Brief:
Please count the lines in the data below that hold "routing" and answer with the number by itself.

Source data:
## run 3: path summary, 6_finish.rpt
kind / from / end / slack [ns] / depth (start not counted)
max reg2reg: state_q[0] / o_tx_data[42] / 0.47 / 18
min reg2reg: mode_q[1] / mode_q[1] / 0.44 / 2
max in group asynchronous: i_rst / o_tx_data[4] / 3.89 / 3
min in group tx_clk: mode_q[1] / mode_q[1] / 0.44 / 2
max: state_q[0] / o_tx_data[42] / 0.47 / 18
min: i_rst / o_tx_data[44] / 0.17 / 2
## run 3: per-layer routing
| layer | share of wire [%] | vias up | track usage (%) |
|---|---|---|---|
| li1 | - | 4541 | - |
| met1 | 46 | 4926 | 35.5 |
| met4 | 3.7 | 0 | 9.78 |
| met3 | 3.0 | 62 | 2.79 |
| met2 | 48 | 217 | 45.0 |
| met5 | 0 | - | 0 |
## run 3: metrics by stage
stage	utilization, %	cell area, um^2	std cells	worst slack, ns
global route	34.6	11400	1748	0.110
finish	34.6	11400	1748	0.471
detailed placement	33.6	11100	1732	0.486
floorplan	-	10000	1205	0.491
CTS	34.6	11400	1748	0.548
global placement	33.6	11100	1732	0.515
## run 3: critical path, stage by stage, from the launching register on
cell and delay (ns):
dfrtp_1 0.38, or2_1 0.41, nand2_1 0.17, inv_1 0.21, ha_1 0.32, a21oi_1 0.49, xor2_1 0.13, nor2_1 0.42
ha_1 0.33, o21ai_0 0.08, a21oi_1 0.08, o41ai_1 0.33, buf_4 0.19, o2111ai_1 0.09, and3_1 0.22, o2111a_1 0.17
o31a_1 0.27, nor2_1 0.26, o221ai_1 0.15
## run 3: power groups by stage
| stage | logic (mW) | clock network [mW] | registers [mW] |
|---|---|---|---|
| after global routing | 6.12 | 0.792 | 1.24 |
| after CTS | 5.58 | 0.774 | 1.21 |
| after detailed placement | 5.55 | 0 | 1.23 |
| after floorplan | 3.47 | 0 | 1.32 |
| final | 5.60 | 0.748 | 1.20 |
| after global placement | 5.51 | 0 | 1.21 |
<file path="config.mk">
export PLATFORM = sky130hd
export DESIGN_NAME = control_unit
export DESIGN_NICKNAME = d
export VERILOG_FILES = /design/src/rtl/control_unit.sv
export SDC_FILE = /design/constraint.sdc
export NUM_CORES = 1
export LEC_CHECK = 0
export BUFFER_PORTS_ARGS = -buffer_cell sky130_fd_sc_hd__buf_4
export CAP_MARGIN = 20
export CORE_MARGIN = 3
export CORE_UTILIZATION = 40
export CTS_CLUSTER_SIZE = 28
export DETAILED_ROUTE_END_ITERATION = 10
export PLACE_DENSITY = 0.8
export SLEW_MARGIN = 10
export SYNTH_ARGS = -nofsm -noshare
export SYNTH_HDL_FRONTEND = slang
export SYNTH_SLANG_ARGS = --single-unit
export TNS_END_PERCENT = 10
</file>
<file path="constraint.sdc">
create_clock -name clk -period 2.1 [get_ports clk]
set_input_delay 0 -clock clk [delete_from_list [all_inputs] [get_ports clk]]
set_output_delay 0 -clock clk [all_outputs]
set_load 0.005 [all_outputs]
</file>
[src/rtl/chimera_apb_to_reg_if.sv]
// APB completer bus plus reg-interface request bus for chimera_apb_to_reg.
// The slave modport is the bridge's view; master is the view of whatever
// drives APB and models the reg target.
interface chimera_apb_to_reg_if #(
  parameter int AddrWidth = 32,
  parameter int DataWidth = 32
);
  logic [AddrWidth-1:0]   paddr_i;
  logic                   psel_i;
  logic                   penable_i;
  logic                   pwrite_i;
  logic [DataWidth-1:0]   pwdata_i;
  logic [DataWidth/8-1:0] pstrb_i;
  logic                   pready_o;
  logic [DataWidth-1:0]   prdata_o;
  logic                   pslverr_o;
  logic                   reg_valid_o;
  logic                   reg_write_o;
  logic [AddrWidth-1:0]   reg_addr_o;
  logic [DataWidth-1:0]   reg_wdata_o;
  logic [DataWidth/8-1:0] reg_wstrb_o;
  logic                   reg_ready_i;
  logic [DataWidth-1:0]   reg_rdata_i;
  logic                   reg_error_i;
  logic                   timeout_o;

  modport slave (
    input  paddr_i, psel_i, penable_i, pwrite_i, pwdata_i, pstrb_i,
    output pready_o, prdata_o, pslverr_o,
    output reg_valid_o, reg_write_o, reg_addr_o, reg_wdata_o, reg_wstrb_o,
    input  reg_ready_i, reg_rdata_i, reg_error_i,
    output timeout_o
  );

  modport master (
    output paddr_i, psel_i, penable_i, pwrite_i, pwdata_i, pstrb_i,
    input  pready_o, prdata_o, pslverr_o,
    input  reg_valid_o, reg_write_o, reg_addr_o, reg_wdata_o, reg_wstrb_o,
    output reg_ready_i, reg_rdata_i, reg_error_i,
    input  timeout_o
  );
endinterface

[src/rtl/chimera_apb_to_reg.sv]
// APB completer that forwards each transfer as a single reg-bus request.
// A request is issued the cycle after the APB setup phase, held until the
// target answers or the timeout limit forces an error completion, and the
// captured response is returned in the following APB access cycle.
module chimera_apb_to_reg #(
  parameter int AddrWidth     = 32,
  parameter int DataWidth     = 32,
  parameter int TimeoutCycles = 255
) (
  input  logic                  clk_i,
  input  logic                  rst_i,
  chimera_apb_to_reg_if.slave   bus
);
  localparam int          StrbWidth = DataWidth / 8;
  localparam logic [15:0] CntLimit  = 16'(TimeoutCycles - 1);

  typedef enum logic [1:0] {IDLE, REQ, RESP} state_e;

  state_e                 state_q, state_d;
  logic [AddrWidth-1:0]   addr_q, addr_d;
  logic                   write_q, write_d;
  logic [DataWidth-1:0]   wdata_q, wdata_d;
  logic [StrbWidth-1:0]   strb_q, strb_d;
  logic [DataWidth-1:0]   rdata_q, rdata_d;
  logic                   err_q, err_d;
  logic [15:0]            cnt_q, cnt_d;
  logic                   abort_q, abort_d;   // psel seen low during REQ
  logic                   timeout_q, timeout_d;
  logic                   drop;               // response must be discarded

  // State and datapath registers
  always_ff @(posedge clk_i or posedge rst_i) begin
    if (rst_i) begin
      state_q   <= IDLE;
      addr_q    <= '0;
      write_q   <= 1'b0;
      wdata_q   <= '0;
      strb_q    <= '0;
      rdata_q   <= '0;
      err_q     <= 1'b0;
      cnt_q     <= '0;
      abort_q   <= 1'b0;
      timeout_q <= 1'b0;
    end else begin
      state_q   <= state_d;
      addr_q    <= addr_d;
      write_q   <= write_d;
      wdata_q   <= wdata_d;
      strb_q    <= strb_d;
      rdata_q   <= rdata_d;
      err_q     <= err_d;
      cnt_q     <= cnt_d;
      abort_q   <= abort_d;
      timeout_q <= timeout_d;
    end
  end

  assign drop = abort_q | ~bus.psel_i;

  // Next-state and capture logic
  always_comb begin
    state_d   = state_q;
    addr_d    = addr_q;
    write_d   = write_q;
    wdata_d   = wdata_q;
    strb_d    = strb_q;
    rdata_d   = rdata_q;
    err_d     = err_q;
    cnt_d     = cnt_q;
    abort_d   = abort_q;
    timeout_d = 1'b0;
    case (state_q)
      IDLE: begin
        // An access phase without a preceding setup is ignored here.
        if (bus.psel_i && !bus.penable_i) begin
          addr_d  = bus.paddr_i;
          write_d = bus.pwrite_i;
          wdata_d = bus.pwdata_i;
          strb_d  = bus.pwrite_i ? bus.pstrb_i : '0;
          cnt_d   = '0;
          abort_d = 1'b0;
          state_d = REQ;
        end
      end
      REQ: begin
        if (!bus.psel_i) abort_d = 1'b1;
        // A response on the limit cycle still counts as a normal completion.
        if (bus.reg_ready_i) begin
          rdata_d = write_q ? '0 : bus.reg_rdata_i;
          err_d   = bus.reg_error_i;
          state_d = drop ? IDLE : RESP;
        end else if (cnt_q == CntLimit) begin
          rdata_d   = '0;
          err_d     = 1'b1;
          timeout_d = 1'b1;
          state_d   = drop ? IDLE : RESP;
        end else if (cnt_q != 16'hFFFF) begin
          cnt_d = cnt_q + 16'd1;
        end
      end
      RESP:    state_d = IDLE;
      default: state_d = IDLE;
    endcase
  end

  // Reg side comes straight from registers; APB response gated to the
  // completing access cycle so read data never leaks into other cycles.
  assign bus.reg_valid_o = (state_q == REQ);
  assign bus.reg_write_o = write_q;
  assign bus.reg_addr_o  = addr_q;
  assign bus.reg_wdata_o = wdata_q;
  assign bus.reg_wstrb_o = strb_q;
  assign bus.pready_o    = (state_q == RESP) && bus.psel_i && bus.penable_i;
  assign bus.prdata_o    = bus.pready_o ? rdata_q : '0;
  assign bus.pslverr_o   = bus.pready_o & err_q;
  assign bus.timeout_o   = timeout_q;
endmodule
$ cat src/rtl/iomem_arbiter.sv
// Round-robin arbiter sharing audio_engine's iomem slave port between the CPU (m0)
// and the DMA/loader (m1), one transaction per grant, with a slave-ready timeout.
module iomem_arbiter #(
    parameter int          TIMEOUT  = 64,
    parameter logic [31:0] ERR_DATA = 32'hDEADBEEF
) (
    input  logic        ck,
    input  logic        rst,
    input  logic        m0_valid,
    output logic        m0_ready,
    input  logic [3:0]  m0_wstrb,
    input  logic [31:0] m0_addr,
    input  logic [31:0] m0_wdata,
    output logic [31:0] m0_rdata,
    input  logic        m1_valid,
    output logic        m1_ready,
    input  logic [3:0]  m1_wstrb,
    input  logic [31:0] m1_addr,
    input  logic [31:0] m1_wdata,
    output logic [31:0] m1_rdata,
    output logic        s_valid,
    input  logic        s_ready,
    output logic [3:0]  s_wstrb,
    output logic [31:0] s_addr,
    output logic [31:0] s_wdata,
    input  logic [31:0] s_rdata,
    output logic [1:0]  owner,
    output logic [7:0]  err_count
);
    localparam int TW = (TIMEOUT > 1) ? $clog2(TIMEOUT) : 1;

    // State encoding doubles as the owner output.
    typedef enum logic [1:0] {IDLE = 2'b00, BUSY0 = 2'b01, BUSY1 = 2'b10} state_t;

    state_t        state, state_next;
    logic          last, last_next;      // 1: m1 was served last
    logic [TW-1:0] timer, timer_next;
    logic [7:0]    err_next;

    logic          cur_valid;
    logic [3:0]    cur_wstrb;
    logic [31:0]   cur_addr, cur_wdata;
    logic          valid_c, done;
    logic [31:0]   rdata_c;
    logic          at_limit;

    always_ff @(posedge ck) begin
        if (!rst) begin
            state     <= IDLE;
            last      <= 1'b1;
            timer     <= '0;
            err_count <= '0;
        end else begin
            state     <= state_next;
            last      <= last_next;
            timer     <= timer_next;
            err_count <= err_next;
        end
    end

    always_comb begin
        cur_valid = (state == BUSY1) ? m1_valid : m0_valid;
        cur_wstrb = (state == BUSY1) ? m1_wstrb : m0_wstrb;
        cur_addr  = (state == BUSY1) ? m1_addr  : m0_addr;
        cur_wdata = (state == BUSY1) ? m1_wdata : m0_wdata;
        at_limit  = (timer == TW'(TIMEOUT - 1));
    end

    always_comb begin
        state_next = state;
        last_next  = last;
        timer_next = timer;
        err_next   = err_count;
        valid_c    = 1'b0;
        done       = 1'b0;
        rdata_c    = '0;
        s_wstrb    = '0;
        s_addr     = '0;
        s_wdata    = '0;
        case (state)
            IDLE: begin
                if (m0_valid && (!m1_valid || last))
                    state_next = BUSY0;
                else if (m1_valid)
                    state_next = BUSY1;
            end
            BUSY0, BUSY1: begin
                s_wstrb = cur_wstrb;
                s_addr  = cur_addr;
                s_wdata = cur_wdata;
                rdata_c = s_rdata;
                // Abort, completion and timeout all release the port and rotate priority.
                if (!cur_valid || s_ready || at_limit) begin
                    state_next = IDLE;
                    last_next  = (state == BUSY1);
                    timer_next = '0;
                end else begin
                    timer_next = timer + TW'(1);
                end
                if (cur_valid) begin
                    if (s_ready) begin
                        valid_c = 1'b1;
                        done    = 1'b1;
                    end else if (at_limit) begin
                        done    = 1'b1;
                        rdata_c = ERR_DATA;
                        if (err_count != 8'hFF)
                            err_next = err_count + 8'd1;
                    end else begin
                        valid_c = 1'b1;
                    end
                end
            end
            default: state_next = IDLE;
        endcase
    end

    // Handshake outputs are held low while reset is asserted.
    assign s_valid  = rst & valid_c;
    assign m0_ready = rst & done & (state == BUSY0);
    assign m1_ready = rst & done & (state == BUSY1);
    assign m0_rdata = (state == BUSY0) ? rdata_c : 32'h0;
    assign m1_rdata = (state == BUSY1) ? rdata_c : 32'h0;
    assign owner    = state;
endmodule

Task output:
2